1. 将两种等量待融合的细胞分别接种于 50 mm 细胞培养皿。每个亲代细胞系接种浓度在 2.5X10⁵~2.5X 10⁶ /皿之间即可。

2. 将混合的细胞过夜培养。

3. 将 PEG-无血清培养基加温至 37°C ，此时需要用 NaOH 重新调定 pH。

4. 弃净原培养液，用无血清培养基洗涤细胞一次。

5. 加入 3.0 ml PEG 溶液，使其覆盖单层细胞。

6. 精确计时 1 min，之后弃去 PEG，用 10 ml 无血清培养基洗涤单层细胞，改换完全培养基。

7. 过夜培养细胞。

8. 再加入选择性培养基。

B. 悬浮培养细胞的融合：

9. 将两种亲代细胞混合（各为 4X10⁶ 个细胞），室温、150g 离心 5 min。后续离心和融合过程均在 30 ml 的塑料通用容器或离心管中进行。

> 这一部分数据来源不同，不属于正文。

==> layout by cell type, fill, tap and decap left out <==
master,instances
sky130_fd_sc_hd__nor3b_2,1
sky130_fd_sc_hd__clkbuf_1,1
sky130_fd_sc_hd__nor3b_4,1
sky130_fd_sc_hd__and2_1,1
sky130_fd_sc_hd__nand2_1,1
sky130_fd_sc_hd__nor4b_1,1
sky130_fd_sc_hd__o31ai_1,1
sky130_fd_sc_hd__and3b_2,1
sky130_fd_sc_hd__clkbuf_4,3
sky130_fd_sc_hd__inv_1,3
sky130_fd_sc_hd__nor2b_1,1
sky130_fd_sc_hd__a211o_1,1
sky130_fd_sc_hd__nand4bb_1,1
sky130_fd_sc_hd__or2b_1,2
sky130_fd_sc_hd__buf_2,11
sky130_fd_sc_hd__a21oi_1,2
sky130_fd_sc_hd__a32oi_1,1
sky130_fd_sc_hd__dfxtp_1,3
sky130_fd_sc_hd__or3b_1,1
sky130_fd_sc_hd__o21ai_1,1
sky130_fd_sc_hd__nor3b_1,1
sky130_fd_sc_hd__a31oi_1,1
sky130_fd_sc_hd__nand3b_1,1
`src/rtl/wsfce_pkg.sv`:
```
// ----------------------------------------------------------------------------
// wsfce_pkg
// Shared types, tags, status codes and the PCM-to-float conversion.
// ----------------------------------------------------------------------------
`default_nettype none

package wsfce_pkg;

  localparam logic [31:0] TAG_RIFF = 32'h4646_4952;
  localparam logic [31:0] TAG_WAVE = 32'h4556_4157;
  localparam logic [31:0] TAG_FMT  = 32'h2074_6d66;
  localparam logic [31:0] TAG_DATA = 32'h6174_6164;

  localparam logic [15:0] ENC_PCM        = 16'h0001;
  localparam logic [15:0] ENC_FLOAT      = 16'h0003;
  localparam logic [15:0] ENC_EXTENSIBLE = 16'hfffe;

  localparam logic [31:0] RATE_RESET = 32'd16000;

  localparam logic [3:0] ST_OK          = 4'd0;
  localparam logic [3:0] ST_NOT_RIFF    = 4'd1;
  localparam logic [3:0] ST_PAST_END    = 4'd2;
  localparam logic [3:0] ST_FMT_SHORT   = 4'd3;
  localparam logic [3:0] ST_NO_SUBFMT   = 4'd4;
  localparam logic [3:0] ST_DATA_NO_FMT = 4'd5;
  localparam logic [3:0] ST_NO_CHANNELS = 4'd6;
  localparam logic [3:0] ST_WRONG_RATE  = 4'd7;
  localparam logic [3:0] ST_BAD_ENC     = 4'd8;
  localparam logic [3:0] ST_NO_DATA     = 4'd9;

  // APB register indexes
  localparam logic REG_FILE_LENGTH   = 1'b0;
  localparam logic REG_REQUIRED_RATE = 1'b1;

  typedef enum logic [2:0] {
    PH_RIFF,
    PH_HEAD,
    PH_FMT,
    PH_DATA,
    PH_SKIP,
    PH_PAD,
    PH_DONE
  } phase_t;

  typedef struct packed {
    logic [31:0] sample_bits;
    logic        has_sample;
    logic        finished;
    logic [3:0]  status;
  } result_t;

  // Exact signed 16-bit / 32768 as float32 bits.
  function automatic logic [31:0] pcm_to_float(input logic [15:0] raw);
    logic        sgn;
    logic [15:0] mag;
    logic [3:0]  msb;
    logic [7:0]  expo;
    logic [31:0] shifted;
    sgn = raw[15];
    mag = sgn ? (16'd0 - raw) : raw;
    msb = 4'd0;
    for (int i = 0; i < 16; i++) begin
      if (mag[i]) msb = 4'(i);
    end
    if (mag == 16'd0) begin
      pcm_to_float = 32'd0;
    end else begin
      expo    = 8'd112 + {4'd0, msb};
      shifted = {16'd0, mag} << (5'd23 - {1'b0, msb});
      pcm_to_float = {sgn, expo, shifted[22:0]};
    end
  endfunction

endpackage

`default_nettype wire

```
`src/rtl/wsfce_parse.sv`:
```
// ----------------------------------------------------------------------------
// wsfce_parse
// Parser state and one-byte next-state logic; pushes at most one result.
// ----------------------------------------------------------------------------
`default_nettype none

module wsfce_parse (
  input  wire logic               clk,
  input  wire logic               rst,
  input  wire logic               restart,
  input  wire logic [31:0]        file_length,
  input  wire logic [31:0]        required_rate,
  input  wire logic               accept,
  input  wire logic [7:0]         file_byte,
  output logic                    push,
  output wsfce_pkg::result_t      res
);

  wsfce_pkg::phase_t phase, phase_next;
  logic [31:0] pos, pos_next;
  logic [31:0] tag, tag_next;
  logic [31:0] csize, csize_next;
  logic [31:0] offset, offset_next;
  logic [15:0] enc, enc_next;
  logic [15:0] chans, chans_next;
  logic [31:0] rate, rate_next;
  logic [15:0] bits, bits_next;
  logic        seen, seen_next;
  logic [31:0] asm_w, asm_next;
  logic [31:0] fstart, fstart_next;

  always_ff @(posedge clk) begin
    if (rst || restart) begin
      phase  <= wsfce_pkg::PH_RIFF;
      pos    <= '0;
      tag    <= '0;
      csize  <= '0;
      offset <= '0;
      enc    <= '0;
      chans  <= '0;
      rate   <= '0;
      bits   <= '0;
      seen   <= 1'b0;
      asm_w  <= '0;
      fstart <= '0;
    end else if (accept) begin
      phase  <= phase_next;
      pos    <= pos_next;
      tag    <= tag_next;
      csize  <= csize_next;
      offset <= offset_next;
      enc    <= enc_next;
      chans  <= chans_next;
      rate   <= rate_next;
      bits   <= bits_next;
      seen   <= seen_next;
      asm_w  <= asm_next;
      fstart <= fstart_next;
    end
  end

  logic [4:0]  sh;
  logic [2:0]  h;
  logic [31:0] o_inc;
  logic [32:0] bnd_end;
  logic [31:0] rel;
  logic [2:0]  sb;
  logic [17:0] fb;
  logic        is16;

  always_comb begin
    phase_next  = phase;
    pos_next    = pos;
    tag_next    = tag;
    csize_next  = csize;
    offset_next = offset;
    enc_next    = enc;
    chans_next  = chans;
    rate_next   = rate;
    bits_next   = bits;
    seen_next   = seen;
    asm_next    = asm_w;
    fstart_next = fstart;
    push        = 1'b0;
    res         = '0;
    sh          = '0;
    h           = offset[2:0];
    o_inc       = offset + 32'd1;
    bnd_end     = {1'b0, pos_next} + 33'd8;
    is16        = (bits == 16'd16);
    sb          = is16 ? 3'd2 : 3'd4;
    fb          = is16 ? {1'b0, chans, 1'b0} : {chans, 2'b00};
    rel         = offset - fstart;

    if (phase != wsfce_pkg::PH_DONE && pos < file_length) begin
      pos_next = pos + 32'd1;
      bnd_end  = {1'b0, pos_next} + 33'd8;
      unique case (phase)
        wsfce_pkg::PH_RIFF: begin
          sh = {pos[1:0], 3'b000};
          asm_next = (pos[1:0] == 2'd0) ? {24'd0, file_byte}
                                        : (asm_w | ({24'd0, file_byte} << sh));
          if (pos == 32'd0 && file_length < 32'd12) begin
            push = 1'b1; res.finished = 1'b1; res.status = wsfce_pkg::ST_NOT_RIFF;
          end else if (pos_next == 32'd4 && asm_next != wsfce_pkg::TAG_RIFF) begin
            push = 1'b1; res.finished = 1'b1; res.status = wsfce_pkg::ST_NOT_RIFF;
          end else if (pos_next == 32'd12) begin
            if (asm_next != wsfce_pkg::TAG_WAVE) begin
              push = 1'b1; res.finished = 1'b1; res.status = wsfce_pkg::ST_NOT_RIFF;
            end else if (bnd_end > {1'b0, file_length}) begin
              push = 1'b1; res.finished = 1'b1; res.status = wsfce_pkg::ST_NO_DATA;
            end else begin
              phase_next = wsfce_pkg::PH_HEAD;
              offset_next = '0;
            end
          end
        end
        wsfce_pkg::PH_HEAD: begin
          sh = {h[1:0], 3'b000};
          if (!h[2]) begin
            tag_next = (h == 3'd0) ? {24'd0, file_byte} : (tag | ({24'd0, file_byte} << sh));
          end else begin
            csize_next = (h == 3'd4) ? {24'd0, file_byte}
                                     : (csize | ({24'd0, file_byte} << sh));
          end
          offset_next = {29'd0, h} + 32'd1;
          if (h == 3'd7) begin
            offset_next = '0;
            // header complete: validate against the remaining length
            if (csize_next > file_length - pos_next) begin
              push = 1'b1; res.finished = 1'b1; res.status = wsfce_pkg::ST_PAST_END;
            end else if (tag_next == wsfce_pkg::TAG_FMT) begin
              if (csize_next < 32'd16) begin
                push = 1'b1; res.finished = 1'b1; res.status = wsfce_pkg::ST_FMT_SHORT;
              end else begin
                seen_next  = 1'b1;
                phase_next = wsfce_pkg::PH_FMT;
              end
            end else if (tag_next == wsfce_pkg::TAG_DATA) begin
              if (!seen) begin
                push = 1'b1; res.finished = 1'b1; res.status = wsfce_pkg::ST_DATA_NO_FMT;
              end else if (chans == 16'd0) begin
                push = 1'b1; res.finished = 1'b1; res.status = wsfce_pkg::ST_NO_CHANNELS;
              end else if (rate != required_rate) begin
                push = 1'b1; res.finished = 1'b1; res.status = wsfce_pkg::ST_WRONG_RATE;
              end else if (!((enc == wsfce_pkg::ENC_PCM && bits == 16'd16) ||
                             (enc == wsfce_pkg::ENC_FLOAT && bits == 16'd32))) begin
                push = 1'b1; res.finished = 1'b1; res.status = wsfce_pkg::ST_BAD_ENC;
              end else begin
                fstart_next = '0;
                asm_next    = '0;
                if (csize_next == 32'd0) begin
                  push = 1'b1; res.finished = 1'b1; res.status = wsfce_pkg::ST_OK;
                end else begin
                  phase_next = wsfce_pkg::PH_DATA;
                end
              end
            end else if (csize_next == 32'd0) begin
              if (bnd_end > {1'b0, file_length}) begin
                push = 1'b1; res.finished = 1'b1; res.status = wsfce_pkg::ST_NO_DATA;
              end else begin
                phase_next = wsfce_pkg::PH_HEAD;
              end
            end else begin
              phase_next = wsfce_pkg::PH_SKIP;
            end
          end
        end
        wsfce_pkg::PH_FMT: begin
          offset_next = o_inc;
          if (offset == 32'd0)      enc_next = {enc[15:8], file_byte};
          else if (offset == 32'd1) enc_next = {file_byte, enc[7:0]};
          else if (offset == 32'd2) chans_next = {chans[15:8], file_byte};
          else if (offset == 32'd3) chans_next = {file_byte, chans[7:0]};
          else if (offset == 32'd4) rate_next = {rate[31:8], file_byte};
          else if (offset == 32'd5) rate_next = {rate[31:16], file_byte, rate[7:0]};
          else if (offset == 32'd6) rate_next = {rate[31:24], file_byte, rate[15:0]};
          else if (offset == 32'd7) rate_next = {file_byte, rate[23:0]};
          else if (offset == 32'd14) bits_next = {bits[15:8], file_byte};
          else if (offset == 32'd15) bits_next = {file_byte, bits[7:0]};
          else if (offset == 32'd24) asm_next = {24'd0, file_byte};
          else if (offset == 32'd25 && enc == wsfce_pkg::ENC_EXTENSIBLE)
            enc_next = {file_byte, asm_w[7:0]};
          bnd_end = {1'b0, pos_next} + {32'd0, csize[0]} + 33'd8;
          if (offset == 32'd1 && enc_next == wsfce_pkg::ENC_EXTENSIBLE &&
              csize < 32'd26) begin
            push = 1'b1; res.finished = 1'b1; res.status = wsfce_pkg::ST_NO_SUBFMT;
          end else if (o_inc == csize) begin
            if (bnd_end > {1'b0, file_length}) begin
              push = 1'b1; res.finished = 1'b1; res.status = wsfce_pkg::ST_NO_DATA;
            end else begin
              phase_next  = csize[0] ? wsfce_pkg::PH_PAD : wsfce_pkg::PH_HEAD;
              offset_next = '0;
            end
          end
        end
        wsfce_pkg::PH_DATA: begin
          offset_next = o_inc;
          if (rel < {29'd0, sb}) begin
            sh = {rel[1:0], 3'b000};
            asm_next = (rel == 32'd0) ? {24'd0, file_byte}
                                      : (asm_w | ({24'd0, file_byte} << sh));
            if (rel == {29'd0, sb - 3'd1} &&
                ({1'b0, fstart} + {15'd0, fb}) <= {1'b0, csize}) begin
              res.has_sample  = 1'b1;
              res.sample_bits = is16 ? wsfce_pkg::pcm_to_float(asm_next[15:0]) : asm_next;
            end
          end
          if (({1'b0, rel} + 33'd1) == {15'd0, fb}) fstart_next = o_inc;
          if (o_inc == csize) begin
            push = 1'b1; res.finished = 1'b1; res.status = wsfce_pkg::ST_OK;
          end else if (res.has_sample) begin
            push = 1'b1;
          end
        end
        wsfce_pkg::PH_SKIP: begin
          offset_next = o_inc;
          bnd_end = {1'b0, pos_next} + {32'd0, csize[0]} + 33'd8;
          if (o_inc == csize) begin
            if (bnd_end > {1'b0, file_length}) begin
              push = 1'b1; res.finished = 1'b1; res.status = wsfce_pkg::ST_NO_DATA;
            end else begin
              phase_next  = csize[0] ? wsfce_pkg::PH_PAD : wsfce_pkg::PH_HEAD;
              offset_next = '0;
            end
          end
        end
        wsfce_pkg::PH_PAD: begin
          phase_next  = wsfce_pkg::PH_HEAD;
          offset_next = '0;
        end
        default: begin
          phase_next = wsfce_pkg::PH_DONE;
        end
      endcase
      if (res.finished) phase_next = wsfce_pkg::PH_DONE;
    end
  end

endmodule

`default_nettype wire

```
`src/rtl/wsfce_obuf.sv`:
```
// ----------------------------------------------------------------------------
// wsfce_obuf
// Two-word result queue; head word drives the output channel.
// ----------------------------------------------------------------------------
`default_nettype none

module wsfce_obuf (
  input  wire logic               clk,
  input  wire logic               rst,
  input  wire logic               push,
  input  wire wsfce_pkg::result_t push_word,
  output logic                    full,
  output logic                    out_valid,
  input  wire logic               out_stall,
  output wsfce_pkg::result_t      head
);

  wsfce_pkg::result_t ent1;
  logic [1:0] count;
  logic       pop;

  assign out_valid = (count != 2'd0);
  assign full      = (count == 2'd2);
  assign pop       = out_valid && !out_stall;

  always_ff @(posedge clk) begin
    if (rst) begin
      count <= '0;
    end else begin
      count <= count + {1'b0, push} - {1'b0, pop};
    end
  end

  always_ff @(posedge clk) begin
    if (pop) begin
      if (count == 2'd2) begin
        head <= ent1;
        if (push) ent1 <= push_word;
      end else if (push) begin
        head <= push_word;
      end
    end else if (push) begin
      if (count == 2'd0) head <= push_word;
      else ent1 <= push_word;
    end
  end

endmodule

`default_nettype wire

```
`src/rtl/wav_stream_first_channel_extractor.sv`:
```
// ----------------------------------------------------------------------------
// wav_stream_first_channel_extractor
// Parses a RIFF/WAVE byte stream and emits first-channel samples as float32.
// ----------------------------------------------------------------------------
//
//  channel  | handshake              | payload
//  ---------+------------------------+-----------------------------------------
//  input    | in_valid / in_stall    | file_byte
//  output   | out_valid / out_stall  | sample_bits, has_sample, finished, status
//  config   | APB psel/penable/...   | file_length (0x0), required_rate (0x4)
//
// One byte per cycle while in_stall is low: each accepted byte updates the
// parser registers and may push one result word into a two-entry output queue.
// in_stall rises only when both queue entries hold words not yet taken.
// Synchronous reset clears parser state and the queue; required_rate resets
// to 16000 and file_length to zero. Writing file_length restarts parsing.
// Bytes after the final result, or beyond file_length, are taken and dropped.
// ----------------------------------------------------------------------------
`default_nettype none

module wav_stream_first_channel_extractor (
  input  wire logic        clk,
  input  wire logic        rst,
  // byte input
  input  wire logic        in_valid,
  output logic             in_stall,
  input  wire logic [7:0]  file_byte,
  // result output
  output logic             out_valid,
  input  wire logic        out_stall,
  output logic [31:0]      sample_bits,
  output logic             has_sample,
  output logic             finished,
  output logic [3:0]       status,
  // APB configuration
  input  wire logic        psel,
  input  wire logic        penable,
  input  wire logic        pwrite,
  input  wire logic [2:0]  paddr,
  input  wire logic [31:0] pwdata,
  output logic [31:0]      prdata,
  output logic             pready
);

  logic [31:0] file_length;
  logic [31:0] required_rate;
  logic        wr_en;
  logic        restart;
  logic        full;
  logic        accept;
  logic        push;
  wsfce_pkg::result_t res;
  wsfce_pkg::result_t head;

  assign pready  = 1'b1;
  assign wr_en   = psel && penable && pwrite;
  assign restart = wr_en && (paddr[2] == wsfce_pkg::REG_FILE_LENGTH);
  assign prdata  = (paddr[2] == wsfce_pkg::REG_FILE_LENGTH) ? file_length : required_rate;

  // hold config registers; write file_length restarts the parser
  always_ff @(posedge clk) begin
    if (rst) begin
      file_length   <= '0;
      required_rate <= wsfce_pkg::RATE_RESET;
    end else if (wr_en) begin
      if (paddr[2] == wsfce_pkg::REG_FILE_LENGTH) file_length <= pwdata;
      else required_rate <= pwdata;
    end
  end

  assign in_stall = full;
  assign accept   = in_valid && !full;

  wsfce_parse u_parse (
    .clk           (clk),
    .rst           (rst),
    .restart       (restart),
    .file_length   (file_length),
    .required_rate (required_rate),
    .accept        (accept),
    .file_byte     (file_byte),
    .push          (push),
    .res           (res)
  );

  wsfce_obuf u_obuf (
    .clk       (clk),
    .rst       (rst),
    .push      (push && accept),
    .push_word (res),
    .full      (full),
    .out_valid (out_valid),
    .out_stall (out_stall),
    .head      (head)
  );

  assign sample_bits = head.sample_bits;
  assign has_sample  = head.has_sample;
  assign finished    = head.finished;
  assign status      = head.status;

endmodule

`default_nettype wire
```
`config.mk`:
```
export PLATFORM = sky130hd
export DESIGN_NAME = wav_stream_first_channel_extractor
export DESIGN_NICKNAME = d
export VERILOG_FILES = /design/src/rtl/wsfce_pkg.sv /design/src/rtl/wsfce_parse.sv /design/src/rtl/wsfce_obuf.sv /design/src/rtl/wav_stream_first_channel_extractor.sv
export SDC_FILE = /design/constraint.sdc
export NUM_CORES = 2
export LEC_CHECK = 0
export BUFFER_PORTS_ARGS = -buffer_cell sky130_fd_sc_hd__buf_4
export CAP_MARGIN = 10
export CORE_MARGIN = 1.5
export CORE_UTILIZATION = 30
export DETAILED_ROUTE_END_ITERATION = 8
export GPL_TIMING_DRIVEN = 1
export PLACE_DENSITY = 0.51
export SLEW_MARGIN = 0
export SYNTH_ARGS = -nofsm -noshare
export SYNTH_HDL_FRONTEND = slang
export SYNTH_HIERARCHICAL = 1
export SYNTH_SLANG_ARGS = --single-unit
```
`constraint.sdc`:
```
create_clock -name clk -period 26.5 [get_ports clk]
set_input_delay 0 -clock clk [delete_from_list [all_inputs] [get_ports clk]]
set_output_delay 0 -clock clk [all_outputs]
set_load 0.05 [all_outputs]
```
--- src/rtl/swm_cell.sv ---
// sliding window maximum: one cell of the running-maximum row
// depends on swm_pkg; instantiated by sliding_window_maximum
module swm_cell import swm_pkg::*; #(
  parameter int unsigned SampleWidth = 32
) (
  input  logic                          clk_i,
  input  logic                          en_i,
  input  logic signed [SampleWidth-1:0] sample_i,
  input  logic signed [SampleWidth-1:0] prev_i,
  output logic signed [SampleWidth-1:0] max_o
);

  logic signed [SampleWidth-1:0] max_d, max_q;

  // max of the new sample and the neighbor's span one sample shorter
  always_comb begin
    max_d = SampleWidth'(smax64(64'(sample_i), 64'(prev_i)));
  end

  // payload register, no reset needed
  always_ff @(posedge clk_i) begin
    if (en_i) begin
      max_q <= max_d;
    end
  end

  assign max_o = max_q;

endmodule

10. 用 15 ml 无血清培养基将沉淀制成悬浮液，再次离心。

11. 吸去所有的培养基。

12. 用吸管小心加入 1 ml PEG 溶液，轻轻吹打，悬浮细胞。

13. 1 min 后，用 9 ml 无血淸培养基将细胞悬液稀释，将其等分到 2 个通用容器或 1 个预盛 15 ml 无血清培养基的离心管中。

14. 以 150 g 离心 5 min，弃去上清，用完全培养基再次悬浮细胞。

15. 37°C 过夜培养。

16. 在选择性培养基中克隆细胞。